H is eyes on me, he ended his call. “Okay, when did the last letter show up, near as you can tell?”
“After I left this morning to see Mr. Luna.” There was nothing in front of my office before I left. It was the first thing I’d started checking two weeks ago, after the initial letter.
“What time was that?” He glanced down at the letters again.
“About a half hour before you showed up?”
He read the third one and anger contorted his features before me masked it. “The staff, the caterers, they here when you left, but Mr. Sherman wasn’t.” He glanced up at me and frowned. “Any correlation between his house calls and your letters?”
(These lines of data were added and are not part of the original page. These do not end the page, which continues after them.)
What follows belongs to an exercise in optimizing a design on an open flow for small area, a short achievable clock period and few clock cycles; a production flow would make more cautious choices.

==> lagoon: inputs <==
// fc_layer_top
module fc_layer_top (
	input  logic                     clk,
	input  logic                     reset_n,
	input  logic                     i_run,       
	input  fc_ctrl_pkg::cnt_t        i_num_cnt,   
	input  fc_data_pkg::data_t       i_node,      
	input  fc_data_pkg::weight_vec_t i_weights,   
	output logic                     o_idle,
	output logic                     o_read,
	output logic                     o_write,
	output logic                     o_done,
	output fc_ctrl_pkg::mem_req_t    o_mem_req,
	output fc_data_pkg::result_vec_t o_results
);
==> module fc_layer_top, before the edit <==
module fc_layer_top (
	input  logic                     clk,
	input  logic                     reset_n,
	input  logic                     i_run,       
	input  fc_ctrl_pkg::cnt_t        i_num_cnt,   
	input  fc_data_pkg::data_t       i_node,      
	input  fc_data_pkg::weight_vec_t i_weights,   
	output logic                     o_idle,
	output logic                     o_read,
	output logic                     o_write,
	output logic                     o_done,
	output fc_ctrl_pkg::mem_req_t    o_mem_req,
	output fc_data_pkg::result_vec_t o_results
);
	logic              busy_q;      
	logic              ce_q;        
	logic              write_q;     
	logic              done_q;
	logic              dv_q;        
	logic              clr_q;       
	logic [3:0]        last_q;      
	fc_ctrl_pkg::cnt_t addr_q;      
	logic              start;
	logic              read_last;
	logic [8:0]                node_x;   
	logic [3:0]                         one, two, neg;
	logic [3:0]                         one_q, two_q, neg_q;
	logic [4*8-1:0] weights_q;
	logic [4*32-1:0]  results_flat;
	assign start     = i_run & ~busy_q;
	assign read_last = ce_q & (addr_q == '0);
	always_ff @(posedge clk or negedge reset_n) begin
		if (!reset_n) begin
			busy_q  <= 1'b0;
			ce_q    <= 1'b0;
			write_q <= 1'b0;
			done_q  <= 1'b0;
			dv_q    <= 1'b0;
			clr_q   <= 1'b0;
			last_q  <= '0;
		end else begin
			busy_q  <= start | (busy_q & ~done_q);
			ce_q    <= start | (ce_q & ~read_last);
			write_q <= start | (write_q & ~last_q[3]);
			done_q  <= last_q[3];
			dv_q    <= ce_q;
			clr_q   <= start;
			last_q  <= {last_q[2:0], read_last};
		end
	end
	always_ff @(posedge clk) begin
		if (!busy_q) begin
			addr_q <= i_num_cnt - fc_ctrl_pkg::cnt_t'(1);
		end else begin
			addr_q <= addr_q - fc_ctrl_pkg::cnt_t'(1);
		end
	end
	assign node_x = {dv_q ? i_node : '0, 1'b0};
	for (genvar i = 0; i < 4; i++) begin : g_booth
		assign one[i] = node_x[2*i] ^ node_x[2*i+1];
		assign two[i] = (node_x[2*i+2] & ~node_x[2*i+1] & ~node_x[2*i]) |
		                (~node_x[2*i+2] & node_x[2*i+1] & node_x[2*i]);
		assign neg[i] = node_x[2*i+2] & ~(node_x[2*i+1] & node_x[2*i]);
	end
	always_ff @(posedge clk) begin
		one_q     <= one;
		two_q     <= two;
		neg_q     <= neg;
		weights_q <= i_weights;
	end
	for (genvar g = 0; g < 4; g++) begin : g_lane
		fc_mac_core u_mac_core (
			.clk      (clk),
			.i_clear  (clr_q),
			.i_one    (one_q),
			.i_two    (two_q),
			.i_neg    (neg_q),
			.i_weight (weights_q[g*8 +: 8]),
			.o_acc    (results_flat[g*32 +: 32])
		);
	end
	assign o_mem_req.addr = addr_q;
	assign o_mem_req.ce   = ce_q;
	assign o_results      = results_flat;
	assign o_idle         = ~busy_q;
	assign o_read         = ce_q;
	assign o_write        = write_q;
	assign o_done         = done_q;
endmodule
Settings: LEC_CHECK=0, CAP_MARGIN=20, CORE_MARGIN=2, CORE_UTILIZATION=40, CTS_CLUSTER_DIAMETER=100, CTS_CLUSTER_SIZE=30, SETUP_SLACK_MARGIN=5.0, SLEW_MARGIN=20; clock period 8.0 ns.
standard.sh (not shown) runs the stock make flow with config.mk's settings and CLKGATE_MAP_FILE= SYNTH_SCRIPT=/design/flow/synth_recipe.tcl, a recipe that flattens the netlist after the stock synthesis.
==> flow/flow/run.sh <==
#!/bin/bash
# Standard layout (standard.sh, unchanged synthesis), with two changes:
# plain buffers on the ports instead of delay buffers, and timing repair
# aiming further below the clock period. The make output goes to make.log in
# the work folder; ORFS keeps each step's own log under orfs/logs/.
set -euo pipefail
cd "$(dirname "$0")/.."
bash standard.sh "BUFFER_PORTS_ARGS=-buffer_cell sky130_fd_sc_hd__buf_2" \
	SETUP_SLACK_MARGIN=5.4 finish > make.log 2>&1
==> pepper (differences from lagoon) <==
--- a/flow/design.v
+++ b/flow/design.v
@@ -380,3 +380,3 @@
 );
-	logic              busy_q;      
+	logic              idle_q;      
 	logic              ce_q;        
@@ -395,3 +395,3 @@
 	logic [4*32-1:0]  results_flat;
-	assign start     = i_run & ~busy_q;
+	assign start     = i_run & idle_q;
 	assign read_last = ce_q & (addr_q == '0);
@@ -399,3 +399,3 @@
 		if (!reset_n) begin
-			busy_q  <= 1'b0;
+			idle_q  <= 1'b1;
 			ce_q    <= 1'b0;
@@ -407,3 +407,3 @@
 		end else begin
-			busy_q  <= start | (busy_q & ~done_q);
+			idle_q  <= start ? 1'b0 : (idle_q | done_q);
 			ce_q    <= start | (ce_q & ~read_last);
@@ -417,3 +417,3 @@
 	always_ff @(posedge clk) begin
-		if (!busy_q) begin
+		if (idle_q) begin
 			addr_q <= i_num_cnt - fc_ctrl_pkg::cnt_t'(1);
@@ -450,3 +450,3 @@
 	assign o_results      = results_flat;
-	assign o_idle         = ~busy_q;
+	assign o_idle         = idle_q;
 	assign o_read         = ce_q;
==> flow/run.sh (new file) <==
#!/bin/bash
# synth_recipe.tcl (not shown) runs the flow's synth.tcl, then flattens the netlist and writes it again
# the make line also repeats each setting of config.mk as NAME=value (left out here)
make -C /OpenROAD-flow-scripts/flow DESIGN_CONFIG=/design/flow/config.mk WORK_HOME=/design/flow/orfs CLKGATE_MAP_FILE= SYNTH_SCRIPT=/design/flow/synth_recipe.tcl finish
--- a/flow/config.mk
+++ b/flow/config.mk
@@ -7,2 +7,3 @@
 export LEC_CHECK = 0
+export ABC_AREA = 1
 export CAP_MARGIN = 20
@@ -10,4 +11,2 @@
 export CORE_UTILIZATION = 40
-export CTS_CLUSTER_DIAMETER = 100
-export CTS_CLUSTER_SIZE = 30
 export SETUP_SLACK_MARGIN = 5.0
removed: flow/flow/run.sh
removed: flow/standard.sh
==> summary.txt <==
Final layout
  • Final nets: 2686

Synthesis
  • Post-Syn Area per Cell: 8.29 um^2

Timing
  • Worst setup margin: 5.01 ns
  • Worst Max-Slew Pin Slew: 1.09 ns

Global routing
  • Global-route usage over all layers: 0.188
  • Grt met1 use: 0.245

Placement
  • Worst slack at placement: around 4.6 ns

Run status
  • Status: complete, no violations

Die
  • Die Area: 46700 um^2
  • Chip width: approximately 220 um

Detailed routing
  • Met3 wire len: 2150 um
(the above is from pepper)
“No, this is the first time a letter has shown up when he has been here.”
“And what about the caterers or staff?” Scanning through the next letter, his frown deepened.
“My housekeeper and chef and Nikolas and Genevieve have all been here before when I’ve received the letters.”
He read the next one and fired off another question. “Day, night?”
“Both.” I hesitated, debating how much to tell him. “There’s been no pattern.”
He looked up. “What?”
His eyes were beautiful. Deep blue like the ocean back home. “Excuse me?”
He scanned my face as his eyebrows drew together. “You’re holding something back. ”
I looked out the window at the yacht that was a present from my father before glancing back at the man in front of me. “I’ve had letters delivered outside my bedroom door when I’ve been asleep.”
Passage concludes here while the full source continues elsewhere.